A few weeks ago I went to a birthday celebration in Central Park. It was a socially-distanced tea party, and it was the first time in months that I had seen the non-pixellated versions of most of my friends. My eyes feasted upon their diversely-masked faces, scattered amongst a grassy field checkered with spaced-out picnic blankets. In the center was a delicious spread of homemade cupcakes and serving-sized bottles of tea and water. It was great to see everyone, but an undercurrent of uncertainty ran through the festive atmosphere. Was what we were doing socially acceptable? Were we putting ourselves or others at risk? Were we allowed to eat and talk at the same time? If so, what did we do with our masks?
In an ideal world, each individual would base their behavior on two factors: a shared understanding of the facts, and their own level of risk tolerance. Practically speaking, there is a third factor that trumps the other two: social conformity. Regardless of the facts, we tend to act in a manner that will earn us the respect of our peers. This holds even when it comes at the cost of our health (e.g. social drinking, eating cake at birthday parties, dangerous dares, etc.).

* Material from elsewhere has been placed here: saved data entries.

==> src/rtl/dbg_trig_cfg.sv <==
module dbg_trig_cfg
  import dbg_trig_pkg::*;
(
  input  logic                 clk,
  input  logic                 rst_n,
  input  logic                 fe_wr_valid,
  input  logic [FE_AW-1:0]     fe_wr_addr,
  input  logic                 fe_wr_enable,
  input  logic                 fe_wr_timing,
  input  logic                 fe_wr_chain,
  input  logic                 mem_wr_valid,
  input  logic [MEM_AW-1:0]    mem_wr_addr,
  input  logic                 mem_wr_enable,
  input  logic                 mem_wr_timing,
  input  logic                 mem_wr_chain,
  output logic [TRIG_N-1:0]    en_q,
  output logic [TRIG_N-1:0]    tm_q,
  output logic [GRP_N-1:0]     ch_q
);
  logic [TRIG_N-1:0] sel_fe, sel_mem;

  always_comb begin
    sel_fe  = '0;
    sel_mem = '0;
    for (int k = 0; k < FE_N; k++) begin
      if (fe_wr_valid && fe_wr_addr == FE_AW'(k)) sel_fe[fe_trig(k)] = 1'b1;
    end
    for (int k = 0; k < MEM_N; k++) begin
      if (mem_wr_valid && mem_wr_addr == MEM_AW'(k)) sel_mem[mem_trig(k)] = 1'b1;
    end
  end

  for (genvar t = 0; t < TRIG_N; t++) begin : g_trig
    always_ff @(posedge clk) begin
      if (!rst_n) begin
        en_q[t] <= 1'b0;
        tm_q[t] <= 1'b0;
      end else if (sel_fe[t]) begin
        en_q[t] <= fe_wr_enable;
        tm_q[t] <= fe_wr_timing;
      end else if (sel_mem[t]) begin
        en_q[t] <= mem_wr_enable;
        tm_q[t] <= mem_wr_timing;
      end
    end
  end

  for (genvar g = 0; g < GRP_N; g++) begin : g_chain
    always_ff @(posedge clk) begin
      if (!rst_n)              ch_q[g] <= 1'b0;
      else if (sel_fe[2*g])    ch_q[g] <= fe_wr_chain;
      else if (sel_mem[2*g])   ch_q[g] <= mem_wr_chain;
    end
  end

  AST_CFG_HOLD: assert property (@(posedge clk) disable iff (!rst_n)
    (!fe_wr_valid && !mem_wr_valid) |=> ($stable(en_q) && $stable(tm_q) && $stable(ch_q)));
endmodule
## src/rtl/nand_seq_pkg.sv

```systemverilog
package nand_seq_pkg;

    localparam int CNT_W   = 4;
    localparam int N_ADDR  = 4;
    localparam int N_BYTES = N_ADDR + 2;
    localparam int IDX_W   = $clog2(N_BYTES);

    typedef struct packed {
        logic [CNT_W-1:0] setup;
        logic [CNT_W-1:0] low;
        logic [CNT_W-1:0] hold;
    } bus_timing_t;

    typedef enum logic [1:0] {
        SUB_SETUP = 2'd0,
        SUB_LOW   = 2'd1,
        SUB_HOLD  = 2'd2
    } sub_e;

    typedef enum logic [1:0] {
        WS_OFF   = 2'd0,
        WS_LOOK  = 2'd1,
        WS_RECOV = 2'd2
    } watch_e;

    function automatic logic [CNT_W-1:0] min_one(input logic [CNT_W-1:0] v);
        return (v == '0) ? CNT_W'(1) : v;
    endfunction

endpackage

```

## src/rtl/nand_bus_timer.sv

```systemverilog
module nand_bus_timer
    import nand_seq_pkg::*;
(
    input  logic        clk,
    input  logic        rst_n,
    input  logic        launch,
    input  bus_timing_t tm,
    output logic        active,
    output logic        we_low,
    output logic        final_cycle
);

    typedef struct packed {
        logic             active;
        sub_e             sub;
        logic [CNT_W-1:0] cnt;
    } timer_t;

    timer_t st_d, st_q;
    logic [CNT_W-1:0] lim;
    logic             last_in_sub;

    always_comb begin
        unique case (st_q.sub)
            SUB_SETUP: lim = min_one(tm.setup);
            SUB_LOW:   lim = min_one(tm.low);
            default:   lim = min_one(tm.hold);
        endcase
        last_in_sub = (st_q.cnt == lim - CNT_W'(1));
        final_cycle = st_q.active && (st_q.sub == SUB_HOLD) && last_in_sub;

        st_d = st_q;
        if (launch) begin
            st_d.active = 1'b1;
            st_d.sub    = SUB_SETUP;
            st_d.cnt    = '0;
        end else if (st_q.active) begin
            if (last_in_sub) begin
                st_d.cnt = '0;
                unique case (st_q.sub)
                    SUB_SETUP: st_d.sub    = SUB_LOW;
                    SUB_LOW:   st_d.sub    = SUB_HOLD;
                    default:   st_d.active = 1'b0;
                endcase
            end else begin
                st_d.cnt = st_q.cnt + CNT_W'(1);
            end
        end
    end

    always_ff @(posedge clk or negedge rst_n) begin
        if (!rst_n) begin
            st_q <= '{active: 1'b0, sub: SUB_SETUP, cnt: '0};
        end else begin
            st_q <= st_d;
        end
    end

    assign active = st_q.active;
    assign we_low = st_q.active && (st_q.sub == SUB_LOW);

    // the phase counter never passes its effective limit
    a_r4_cnt_in_range: assert property (@(posedge clk) disable iff (!rst_n)
        st_q.active |-> (st_q.cnt < lim));

    // write enable low phase is always followed by the hold phase
    a_r4_low_then_hold: assert property (@(posedge clk) disable iff (!rst_n)
        (we_low && last_in_sub && !launch) |=> (st_q.active && st_q.sub == SUB_HOLD));

endmodule

```

## src/rtl/nand_rb_watch.sv

```systemverilog
module nand_rb_watch
    import nand_seq_pkg::*;
#(
    parameter int TMO_W = 8
) (
    input  logic             clk,
    input  logic             rst_n,
    input  logic             arm,
    input  logic             rb_n,
    input  logic [TMO_W-1:0] limit,
    output logic             active,
    output logic             done,
    output logic             timeout
);

    typedef struct packed {
        watch_e           st;
        logic [TMO_W-1:0] cnt;
        logic             done;
        logic             to;
    } watch_t;

    watch_t w_d, w_q;
    logic [TMO_W-1:0] lim_eff;

    always_comb begin
        lim_eff = (limit == '0) ? TMO_W'(1) : limit;
        w_d      = w_q;
        w_d.done = 1'b0;
        w_d.to   = 1'b0;
        unique case (w_q.st)
            WS_OFF: begin
                if (arm) begin
                    w_d.st  = WS_LOOK;
                    w_d.cnt = '0;
                end
            end
            WS_LOOK: begin
                if (!rb_n) begin
                    w_d.st = WS_RECOV;
                end else if (w_q.cnt == lim_eff - TMO_W'(1)) begin
                    w_d.st   = WS_OFF;
                    w_d.done = 1'b1;
                    w_d.to   = 1'b1;
                end else begin
                    w_d.cnt = w_q.cnt + TMO_W'(1);
                end
            end
            default: begin
                if (rb_n) begin
                    w_d.st   = WS_OFF;
                    w_d.done = 1'b1;
                end
            end
        endcase
    end

    always_ff @(posedge clk or negedge rst_n) begin
        if (!rst_n) begin
            w_q <= '{st: WS_OFF, cnt: '0, done: 1'b0, to: 1'b0};
        end else begin
            w_q <= w_d;
        end
    end

    assign active  = (w_q.st != WS_OFF);
    assign done    = w_q.done;
    assign timeout = w_q.to;

    // timeout only ever reported together with completion
    a_r8_timeout_with_done: assert property (@(posedge clk) disable iff (!rst_n)
        w_q.to |-> w_q.done);

    // completion is a single-clock pulse
    a_r11_done_single: assert property (@(posedge clk) disable iff (!rst_n)
        w_q.done |=> !w_q.done);

    // recovery ends only on a sampled ready level
    a_r7_recov_exit_on_ready: assert property (@(posedge clk) disable iff (!rst_n)
        (w_q.st == WS_RECOV && !rb_n) |=> (w_q.st == WS_RECOV));

endmodule

```

## src/rtl/nand_seq_ctrl.sv

```systemverilog
module nand_seq_ctrl
    import nand_seq_pkg::*;
#(
    parameter int TMO_W = 8
) (
    input  logic             clk,
    input  logic             rst_n,
    input  logic             start,
    input  logic [7:0]       cmd_first,
    input  logic [7:0]       cmd_second,
    input  logic [31:0]      row_col_addr,
    input  logic [CNT_W-1:0] com_setup,
    input  logic [CNT_W-1:0] com_low,
    input  logic [CNT_W-1:0] com_hold,
    input  logic [CNT_W-1:0] att_setup,
    input  logic [CNT_W-1:0] att_low,
    input  logic [CNT_W-1:0] att_hold,
    input  logic [TMO_W-1:0] busy_limit,
    input  logic             ce_sensitive,
    input  logic             rb_n,
    output logic             ce_n,
    output logic             we_n,
    output logic             cle,
    output logic             ale,
    output logic [7:0]       dq,
    output logic             busy,
    output logic             done,
    output logic             timeout
);

    localparam int LAST_IDX = N_BYTES - 1;

    typedef struct packed {
        logic                       in_bus;
        logic [IDX_W-1:0]           idx;
        logic [N_BYTES-1:0][7:0]    bytes;
        bus_timing_t                com;
        bus_timing_t                att;
        logic                       ce_mode;
        logic [TMO_W-1:0]           lim;
    } seq_t;

    seq_t s_d, s_q;

    logic [N_BYTES-1:0][7:0] in_bytes;
    logic                    accept, launch, arm, on_last;
    logic                    t_active, t_we_low, t_final;
    logic                    w_active;
    bus_timing_t             tm_sel;

    assign in_bytes[0]       = cmd_first;
    assign in_bytes[LAST_IDX] = cmd_second;
    for (genvar k = 0; k < N_ADDR; k++) begin : g_addr_bytes
        assign in_bytes[k+1] = row_col_addr[8*k +: 8];
    end

    always_comb begin
        on_last = (s_q.idx == IDX_W'(LAST_IDX));
        tm_sel  = on_last ? s_q.att : s_q.com;
        accept  = start && !busy;
        launch  = accept || (s_q.in_bus && t_final && !on_last);
        arm     = s_q.in_bus && t_final && on_last;

        s_d = s_q;
        if (accept) begin
            s_d.in_bus  = 1'b1;
            s_d.idx     = '0;
            s_d.bytes   = in_bytes;
            s_d.com     = '{setup: com_setup, low: com_low, hold: com_hold};
            s_d.att     = '{setup: att_setup, low: att_low, hold: att_hold};
            s_d.ce_mode = ce_sensitive;
            s_d.lim     = busy_limit;
        end else if (s_q.in_bus && t_final) begin
            if (on_last) begin
                s_d.in_bus = 1'b0;
            end else begin
                s_d.idx = s_q.idx + IDX_W'(1);
            end
        end
    end

    always_ff @(posedge clk or negedge rst_n) begin
        if (!rst_n) begin
            s_q <= '0;
        end else begin
            s_q <= s_d;
        end
    end

    nand_bus_timer u_timer (
        .clk         (clk),
        .rst_n       (rst_n),
        .launch      (launch),
        .tm          (tm_sel),
        .active      (t_active),
        .we_low      (t_we_low),
        .final_cycle (t_final)
    );

    nand_rb_watch #(.TMO_W(TMO_W)) u_watch (
        .clk     (clk),
        .rst_n   (rst_n),
        .arm     (arm),
        .rb_n    (rb_n),
        .limit   (s_q.lim),
        .active  (w_active),
        .done    (done),
        .timeout (timeout)
    );

    always_comb begin
        busy = s_q.in_bus || w_active;
        cle  = t_active && ((s_q.idx == '0) || on_last);
        ale  = t_active && (s_q.idx != '0) && !on_last;
        dq   = t_active ? s_q.bytes[s_q.idx] : 8'h00;
        we_n = !t_we_low;
        ce_n = !(t_active || (w_active && s_q.ce_mode));
    end

    // latch enables never overlap
    a_r3_latch_exclusive: assert property (@(posedge clk) disable iff (!rst_n)
        !(cle && ale));

    // a write strobe always belongs to a command or an address byte
    a_r3_we_low_latched: assert property (@(posedge clk) disable iff (!rst_n)
        !we_n |-> ((cle || ale) && !ce_n));

    // the byte timer runs exactly while the sequencer is in its bus phase
    a_r4_timer_tracks_seq: assert property (@(posedge clk) disable iff (!rst_n)
        s_q.in_bus == t_active);

    // chip enable released whenever idle
    a_r9_ce_idle_high: assert property (@(posedge clk) disable iff (!rst_n)
        !busy |-> ce_n);

    // completion is reported from the idle state
    a_r11_done_not_busy: assert property (@(posedge clk) disable iff (!rst_n)
        done |-> !busy);

    // a start while busy leaves the byte position unchanged unless the timer steps it
    a_r10_start_ignored: assert property (@(posedge clk) disable iff (!rst_n)
        (start && s_q.in_bus && !t_final) |=> $stable(s_q.idx));

endmodule

```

We need to make our desire for social conformity push us in the direction that best maximizes comfort and minimizes risk. To do this, we need a shared model of disease transmission that can quickly and accurately be applied to a diverse range of scenarios.
It starts with the facts.
3-Minute Crash Course Starts Here
Live virus can be found in the respiratory tract, urine, and feces. It is typically spread via large droplets released when sneezing or coughing, or by aerosolized particles–droplets of moisture that are small enough to remain floating in the air for hours. Small amounts of aerosols are released when breathing, medium amounts when speaking or breathing heavily, large amounts when speaking loudly or singing, and even larger amounts when coughing. It can also be spread through aerosols released when a toilet is flushed. Infection happens through the mucosal membranes in the nose, throat, and eyes. Virus particles can reach these membranes either via inhalation or from being carried by contaminated hands.
Viral infection operates on a sliding scale for both the infector and infectee. The number of live virus particles in respiratory droplets or aerosols is proportional to the viral load in your body–how much the virus has already replicated. Viral load cannot be inferred from the presence of symptoms or their severity. It usually peaks in the first week after symptom onset, but can be at infectious levels several days before symptoms begin to show. To become infected, the Accumulated Exposure must reach an Infectious Dose of live virus particles in a short enough window of time. This infectious dose varies from person to person based on their immune system health. Rodent studies and expert opinions estimate that the infectious dose could be as low as 500 SARS-CoV2 infectious viral particles. If the Accumulated Exposure is much higher than the Infectious Dose it could lead to a more severe infection. This has been proven to be the case with SARS, MERS, and influenza, as well as initial animal studies with COVID-19.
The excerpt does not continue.